The Senate Banking committee approved a bill to lift a 40-year-old ban on crude oil exports Thursday, but a last-minute amendment altering the Iran nuclear agreement makes the bill veto-bait.

The committee was divided along partisan lines, 13-9. Sen. Heidi Heitkamp (D-N.D.), a co-sponsor of the bill, was the lone Democrat who did not dissent.

Repealing the 1970s legislation would pave the way for U.S. crude oil to be sold on international markets. The Senate bill allows for suspensions in cases of trade restrictions and national security concerns. It also gives the president limited authority to impose licensing requirements in certain emergencies and during supply shortages.

Chairman Sen. Richard Shelby (R-Ala.) told the committee that overturning the export ban as quickly as possible is critical. “If we keep the status quo, we risk curtailing the economic growth and job creation afforded by this industry,” he said.

But opponents say repealing the ban would lead to an increase in oil prices and be harmful to the environment. Committee ranking Democrat Sen.
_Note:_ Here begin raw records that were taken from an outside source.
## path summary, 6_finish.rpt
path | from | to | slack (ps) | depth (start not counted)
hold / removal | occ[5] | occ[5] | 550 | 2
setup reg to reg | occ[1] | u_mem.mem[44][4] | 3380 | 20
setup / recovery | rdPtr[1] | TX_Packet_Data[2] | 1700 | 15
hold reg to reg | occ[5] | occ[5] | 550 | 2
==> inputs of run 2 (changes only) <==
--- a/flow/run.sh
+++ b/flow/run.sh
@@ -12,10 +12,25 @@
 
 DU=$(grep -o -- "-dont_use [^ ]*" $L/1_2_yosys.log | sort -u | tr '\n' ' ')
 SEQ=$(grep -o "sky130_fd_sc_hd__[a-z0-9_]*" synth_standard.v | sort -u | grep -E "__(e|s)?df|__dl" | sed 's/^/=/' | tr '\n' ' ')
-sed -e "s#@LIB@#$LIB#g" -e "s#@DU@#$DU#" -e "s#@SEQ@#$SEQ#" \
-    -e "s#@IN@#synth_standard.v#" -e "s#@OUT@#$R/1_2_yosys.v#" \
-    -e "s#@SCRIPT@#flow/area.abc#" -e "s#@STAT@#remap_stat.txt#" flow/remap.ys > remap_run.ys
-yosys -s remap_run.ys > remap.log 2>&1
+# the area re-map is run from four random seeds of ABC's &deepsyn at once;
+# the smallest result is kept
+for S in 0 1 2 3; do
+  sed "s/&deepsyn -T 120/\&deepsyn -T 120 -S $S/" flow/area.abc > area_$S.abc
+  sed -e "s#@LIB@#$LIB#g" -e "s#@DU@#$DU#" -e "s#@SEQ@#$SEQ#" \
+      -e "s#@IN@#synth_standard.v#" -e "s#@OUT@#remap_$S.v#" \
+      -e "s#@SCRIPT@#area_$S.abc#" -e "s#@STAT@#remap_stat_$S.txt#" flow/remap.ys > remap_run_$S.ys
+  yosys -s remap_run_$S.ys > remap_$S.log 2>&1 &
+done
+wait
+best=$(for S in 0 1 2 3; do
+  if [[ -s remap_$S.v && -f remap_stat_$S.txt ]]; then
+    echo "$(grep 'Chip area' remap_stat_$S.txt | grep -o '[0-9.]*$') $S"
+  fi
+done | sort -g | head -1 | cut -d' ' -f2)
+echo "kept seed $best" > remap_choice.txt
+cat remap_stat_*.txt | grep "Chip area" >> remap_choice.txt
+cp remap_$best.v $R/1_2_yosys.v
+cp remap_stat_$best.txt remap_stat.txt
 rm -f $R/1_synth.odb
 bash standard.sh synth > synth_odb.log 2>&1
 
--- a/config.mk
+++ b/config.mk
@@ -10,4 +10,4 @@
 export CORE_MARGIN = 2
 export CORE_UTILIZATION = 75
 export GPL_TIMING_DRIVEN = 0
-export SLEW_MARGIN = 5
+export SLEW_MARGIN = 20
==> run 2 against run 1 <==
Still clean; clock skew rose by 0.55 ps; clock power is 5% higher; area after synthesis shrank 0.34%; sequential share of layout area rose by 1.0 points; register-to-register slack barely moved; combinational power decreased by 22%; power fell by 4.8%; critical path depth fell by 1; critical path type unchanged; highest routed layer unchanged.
Sherrod Brown (D-Ohio) said the bill is a “step backward in our march toward greater energy independence.”

“A narrow plan that simply opens the gates to unlimited crude exports will not grow the clean energy economy we need, or lay the foundation for long-term effective action on climate change,” he said.

Sen. Elizabeth Warren (D-Mass.) delivered a scathing criticism of the research and motives behind the bill. “If the oil industry’s rosy projections turn out to be wrong, the bill has next to nothing in the way of environmental or economic protections,” she said. “The most obvious effect of lifting the crude oil export ban would be to produce enormous profits for a number of big oil companies.”
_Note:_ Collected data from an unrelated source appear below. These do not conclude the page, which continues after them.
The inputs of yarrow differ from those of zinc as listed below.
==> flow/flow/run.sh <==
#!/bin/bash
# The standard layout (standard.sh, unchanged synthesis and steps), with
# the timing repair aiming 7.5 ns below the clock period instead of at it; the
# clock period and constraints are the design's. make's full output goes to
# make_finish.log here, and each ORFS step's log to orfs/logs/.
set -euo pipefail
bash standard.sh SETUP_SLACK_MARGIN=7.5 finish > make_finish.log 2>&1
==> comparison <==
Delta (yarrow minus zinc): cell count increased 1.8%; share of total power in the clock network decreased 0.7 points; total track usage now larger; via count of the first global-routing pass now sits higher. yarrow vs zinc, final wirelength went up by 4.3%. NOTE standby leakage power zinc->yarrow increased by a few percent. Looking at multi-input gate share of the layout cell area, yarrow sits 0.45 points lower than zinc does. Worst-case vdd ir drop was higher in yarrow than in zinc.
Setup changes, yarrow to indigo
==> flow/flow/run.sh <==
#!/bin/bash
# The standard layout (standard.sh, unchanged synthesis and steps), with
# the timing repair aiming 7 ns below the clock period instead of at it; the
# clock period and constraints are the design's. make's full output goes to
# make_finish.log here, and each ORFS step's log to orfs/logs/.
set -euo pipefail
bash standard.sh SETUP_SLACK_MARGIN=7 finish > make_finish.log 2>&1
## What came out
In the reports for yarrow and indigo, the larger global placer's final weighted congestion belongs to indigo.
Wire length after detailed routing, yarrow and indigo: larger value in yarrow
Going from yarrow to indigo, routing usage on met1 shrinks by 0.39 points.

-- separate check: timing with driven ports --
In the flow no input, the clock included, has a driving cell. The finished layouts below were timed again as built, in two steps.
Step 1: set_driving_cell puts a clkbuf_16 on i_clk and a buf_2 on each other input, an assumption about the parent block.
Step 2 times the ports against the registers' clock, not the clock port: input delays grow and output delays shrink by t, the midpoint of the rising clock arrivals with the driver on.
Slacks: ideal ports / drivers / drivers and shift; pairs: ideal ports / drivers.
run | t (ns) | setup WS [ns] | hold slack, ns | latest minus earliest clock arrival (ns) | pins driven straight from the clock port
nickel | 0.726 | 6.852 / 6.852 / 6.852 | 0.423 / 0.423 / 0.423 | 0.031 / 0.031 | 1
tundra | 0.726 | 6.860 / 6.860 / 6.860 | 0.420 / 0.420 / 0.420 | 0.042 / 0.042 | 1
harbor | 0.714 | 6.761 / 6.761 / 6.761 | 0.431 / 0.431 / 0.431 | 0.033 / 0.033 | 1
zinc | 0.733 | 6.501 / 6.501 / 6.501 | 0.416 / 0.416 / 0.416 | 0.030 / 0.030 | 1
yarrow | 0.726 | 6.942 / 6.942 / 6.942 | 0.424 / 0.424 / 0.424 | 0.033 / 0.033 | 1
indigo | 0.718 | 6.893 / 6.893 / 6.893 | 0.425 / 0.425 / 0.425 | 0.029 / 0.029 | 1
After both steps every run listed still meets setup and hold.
Opponents may be reassured by the fact that the bill’s prospects are very uncertain, largely thanks to a provision added during the committee vote.
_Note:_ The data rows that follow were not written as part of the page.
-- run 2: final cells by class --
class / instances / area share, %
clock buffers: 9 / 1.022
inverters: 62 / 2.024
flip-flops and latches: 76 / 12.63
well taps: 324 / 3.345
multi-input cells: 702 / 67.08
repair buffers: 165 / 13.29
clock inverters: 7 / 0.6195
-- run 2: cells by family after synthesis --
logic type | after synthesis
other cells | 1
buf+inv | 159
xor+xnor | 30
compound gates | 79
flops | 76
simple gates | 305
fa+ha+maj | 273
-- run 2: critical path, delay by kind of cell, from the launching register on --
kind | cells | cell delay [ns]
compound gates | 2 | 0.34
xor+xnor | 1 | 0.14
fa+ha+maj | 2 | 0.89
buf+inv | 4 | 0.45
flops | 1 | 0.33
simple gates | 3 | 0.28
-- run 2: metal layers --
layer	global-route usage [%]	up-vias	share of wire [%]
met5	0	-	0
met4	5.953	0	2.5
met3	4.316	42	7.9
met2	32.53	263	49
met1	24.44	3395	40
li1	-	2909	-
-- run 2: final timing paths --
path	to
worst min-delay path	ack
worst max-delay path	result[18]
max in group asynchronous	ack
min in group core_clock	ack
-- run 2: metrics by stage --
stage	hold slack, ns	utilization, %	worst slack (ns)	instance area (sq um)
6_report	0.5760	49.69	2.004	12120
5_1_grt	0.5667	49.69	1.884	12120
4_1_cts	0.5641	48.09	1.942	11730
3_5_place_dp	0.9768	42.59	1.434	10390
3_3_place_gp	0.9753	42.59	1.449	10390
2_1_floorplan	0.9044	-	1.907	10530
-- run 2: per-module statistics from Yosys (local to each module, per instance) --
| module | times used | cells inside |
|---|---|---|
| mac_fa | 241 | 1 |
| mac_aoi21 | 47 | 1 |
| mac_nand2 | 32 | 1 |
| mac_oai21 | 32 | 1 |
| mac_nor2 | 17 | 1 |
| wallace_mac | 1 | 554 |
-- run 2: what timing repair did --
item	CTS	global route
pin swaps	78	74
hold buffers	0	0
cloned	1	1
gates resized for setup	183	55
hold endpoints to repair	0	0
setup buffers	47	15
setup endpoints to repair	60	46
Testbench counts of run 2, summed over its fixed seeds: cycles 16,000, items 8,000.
The committee approved an amendment, proposed by Sen. Patrick Toomey (R-Pa.), which requires Iran to pay all outstanding court judgments to American victims of terrorism, before lifting oil export sanctions.

This is seen as a “poison pill” which could kill the bill. President Obama has already said he would veto similar legislation because it contradicts the Iran nuclear deal. On Wednesday, the White House reiterated that it did not support the bill. This, combined with the dearth of Democratic support, means it now looks like the bill is unworkable.

This is disappointing development for many Republican members. Up to this point, there had been hopes that the bill could be tied to the Toxic Substance Control Act reform bill, or TSCA, which could be on the Senate floor as early as next week. Earlier this month, Sen. John Hoeven (R-N.D.) said he was “pushing very hard” to pair the two bills, which he said were a “very good fit.”

There is growing momentum behind the bid to overturn the crude oil export ban, mostly among Republican ranks. Senate Majority Leader Mitch McConnell said earlier this month that he plans to negotiate with the White House for a way to lift the ban.

Bob Corker (R-Tenn.) was among the Senators who expressed his frustration with the Iran amendment Thursday. “I still think we’re advancing the ball but this bill isn’t going to be the vehicle,” Corker said.